**About this task:** Where the records below show a line containing "(s == 4'b1110) ? 11'd749", start copying; end with the line containing "reg c1, c2, c4, c5, ck, f500, f239;", and copy it too.

**Exercise inputs:**
Source: an optimization exercise on an open RTL-to-GDS flow (aim: small area). Production flows keep margins and buffers that such runs may drop. Only simulation tests tie the RTL to the original design; equivalence was not proved. No run shown here takes its clock network from TritonCTS; it comes from the design's own scripts or RTL. The clock input has no modelled driver; a real chip could not lean on it and would need a root buffer or a full tree. Power figures rest on the tool's default switching activity, not on a simulated workload.

==> design/flow/design.v <==
`timescale 1ns / 1ps
module main(
    input  wire       clk,
    input  wire       rst,
    input  wire [3:0] sensor,
    input  wire [2:0] sw,
    output wire [1:0] servo
    );
localparam [1:0] IDLE = 2'd0, RIGHT = 2'd1, LEFT = 2'd2, STOP = 2'd3;
reg  [6:0] ph;
wire ph_end = ph[6] & ph[5] & ph[1] & ph[0];    
always @(posedge clk)
    if (rst || ph_end) ph <= 7'd0;
    else               ph <= ph + 7'd1;
wire tick  = (ph == 7'd49);                      
wire first = (ph == 7'd81);                      
wire last  = (ph == 7'd91);
wire [3:0] idx = ph[3:0];                        
reg [3:0] sa, sb, sc;        
wire cap = (ph == 7'd37) || (ph == 7'd39) || (ph == 7'd41);
wire sws = (ph == 7'd44);
always @(posedge clk) begin
    if (cap || (sws && !sw[2])) sa <= sb;
    if (cap) sb <= sc;
    if (cap) sc <= sensor;
    else if (sws && !sw[0]) sc <= 4'b1001;
end
function [10:0] err;
    input [3:0] s;
    err = (s == 4'b1001) ? 11'd0    :
          (s == 4'b0111) ? 11'd1548 :    
          (s == 4'b0011) ? 11'd1798 :    
          (s == 4'b1110) ? 11'd499  :
          (s == 4'b1100) ? 11'd250  :
          (s == 4'b1011) ? 11'd1923 :    
          (s == 4'b1101) ? 11'd125  :
          (s == 4'b0001) ? 11'd1882 :    
          (s == 4'b1000) ? 11'd167  : 11'd1525;   
endfunction
function [10:0] half5;
    input [3:0] s;
    half5 = (s == 4'b1001) ? 11'd500 :
            (s == 4'b0111) ? 11'd250 :
            (s == 4'b0011) ? 11'd375 :
            (s == 4'b1110) ? 11'd749 :
            (s == 4'b1100) ? 11'd625 :
            (s == 4'b1011) ? 11'd438 :
            (s == 4'b1101) ? 11'd562 :
            (s == 4'b0001) ? 11'd417 :
            (s == 4'b1000) ? 11'd583 : 11'd239;
endfunction
function [3:0] rank;
    input [3:0] s;
    rank = (s == 4'b0111) ? 4'd1 :
           (s == 4'b0011) ? 4'd2 :
           (s == 4'b0001) ? 4'd3 :
           (s == 4'b1011) ? 4'd4 :
           (s == 4'b1001) ? 4'd5 :
           (s == 4'b1101) ? 4'd6 :
           (s == 4'b1000) ? 4'd7 :
           (s == 4'b1100) ? 4'd8 :
           (s == 4'b1110) ? 4'd9 : 4'd0;
endfunction
wire [10:0] ea_v = err(sa);
wire [10:0] eb_v = err(sb);
wire [10:0] pc_v = half5(sc);
wire [11:0] ea_x = {ea_v[10], ea_v};
wire [11:0] eb_x = {eb_v[10], eb_v};
wire ea = ea_x[idx];                 
wire eb = eb_x[idx];
wire pc = pc_v[idx - 4'd1];          
wire odd_d  = ea_v[0] ^ eb_v[0];
wire corr_d = odd_d && (rank(sb) < rank(sa));    
reg c1, c2, c4, c5, ck, f500, f239;
reg [9:0] kr;                
reg [1:0] st, nx;            
reg       sl, sr;            
localparam [10:0] C500 = 11'd500, C1000 = 11'd1000, C239 = 11'd239;
wire c500  = C500[idx - 4'd1];
wire c1000 = C1000[idx - 4'd1];
wire c239  = C239[idx - 4'd1];
wire c1e = first ? (eb_v[0] | ~ea_v[0]) : c1;
wire xb  = eb ^ ~ea ^ c1e;
wire c1n = (eb & ~ea) | (eb & c1e) | (~ea & c1e);
wire dj  = xb;
wire pj  = pc;
wire c2e = first ? corr_d : c2;
wire bj  = pj ^ dj ^ c2e;
wire c2n = (pj & dj) | (pj & c2e) | (dj & c2e);
wire cont = (sl ^ sr) & (st[0] ^ st[1]);
wire cke  = first | ck;
wire kh   = kr[0];
wire knew = cont ? (kh ^ cke) : ((st != RIGHT) & c500);
wire ckn  = kh & cke;
wire kj   = last ? 1'b0 : knew;
wire c4e = first | c4;
wire c4n = (kj & ~bj) | (kj & c4e) | (~bj & c4e);
wire c5e = first | c5;
wire c5n = (c1000 & ~bj) | (c1000 & c5e) | (~bj & c5e);
wire f500n = (first | f500) & (bj == c500);
wire f239n = (first | f239) & (bj == c239);
always @(posedge clk) begin
    c1 <= c1n; c2 <= c2n; c4 <= c4n; c5 <= c5n; ck <= ckn;
    f500 <= f500n; f239 <= f239n;
    kr <= {(first | (ph > 7'd81 && ph < 7'd91)) ? knew : kh, kr[9:1]};
end
wire in_range = ~bj & c5n;
reg  [1:0] nx_new;
always @(*) begin
    case (st)
        IDLE:    nx_new = f239n ? STOP : f500n ? IDLE : (in_range & ~c4n) ? LEFT : RIGHT;
        RIGHT:   nx_new = (~in_range | c4n) ? IDLE : RIGHT;
        LEFT:    nx_new = (~in_range | c4n) ? IDLE : LEFT;
        default: nx_new = f239n ? STOP : IDLE;
    endcase
end
always @(posedge clk)
    if (rst)       nx <= RIGHT;      
    else if (last) nx <= nx_new;
always @(posedge clk)
    if (rst) begin
        st <= IDLE;
        sl <= 1'b0;
        sr <= 1'b0;
    end
    else if (tick) begin
        st <= nx;
        sl <= (st == RIGHT) || (st == IDLE && nx == IDLE);
        sr <= (st == LEFT)  || (st == IDLE && nx == IDLE);
    end
localparam [19:0] L0 = 20'hfffff, L137K = 20'h9338b, L157K = 20'hb510f, LEND = 20'hf142b;
localparam [19:0] LM = 20'haaaaa;
reg  [19:0] ls;
wire [19:0] l = ls ^ LM;
wire ld = rst | (l == LEND);
always @(posedge clk)
    ls <= (ld ? L0 : {l[18:0], l[19] ^ l[16]}) ^ LM;
reg n0, le137, le157;
always @(posedge clk) begin
    n0    <= ld;
    le137 <= ld | (le137 & (l != L137K));
    le157 <= ld | (le157 & (l != L157K));
end
reg pwm_l, pwm_r;
always @(posedge clk) begin
    pwm_l <= !rst & (n0 | (sl & le157));
    pwm_r <= !rst & (n0 | (sr & le137));
end
assign servo = {pwm_r, pwm_l};
endmodule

**Result for this exercise:**
            (s == 4'b1110) ? 11'd749 :
            (s == 4'b1100) ? 11'd625 :
            (s == 4'b1011) ? 11'd438 :
            (s == 4'b1101) ? 11'd562 :
            (s == 4'b0001) ? 11'd417 :
            (s == 4'b1000) ? 11'd583 : 11'd239;
endfunction
function [3:0] rank;
    input [3:0] s;
    rank = (s == 4'b0111) ? 4'd1 :
           (s == 4'b0011) ? 4'd2 :
           (s == 4'b0001) ? 4'd3 :
           (s == 4'b1011) ? 4'd4 :
           (s == 4'b1001) ? 4'd5 :
           (s == 4'b1101) ? 4'd6 :
           (s == 4'b1000) ? 4'd7 :
           (s == 4'b1100) ? 4'd8 :
           (s == 4'b1110) ? 4'd9 : 4'd0;
endfunction
wire [10:0] ea_v = err(sa);
wire [10:0] eb_v = err(sb);
wire [10:0] pc_v = half5(sc);
wire [11:0] ea_x = {ea_v[10], ea_v};
wire [11:0] eb_x = {eb_v[10], eb_v};
wire ea = ea_x[idx];                 
wire eb = eb_x[idx];
wire pc = pc_v[idx - 4'd1];          
wire odd_d  = ea_v[0] ^ eb_v[0];
wire corr_d = odd_d && (rank(sb) < rank(sa));    
reg c1, c2, c4, c5, ck, f500, f239;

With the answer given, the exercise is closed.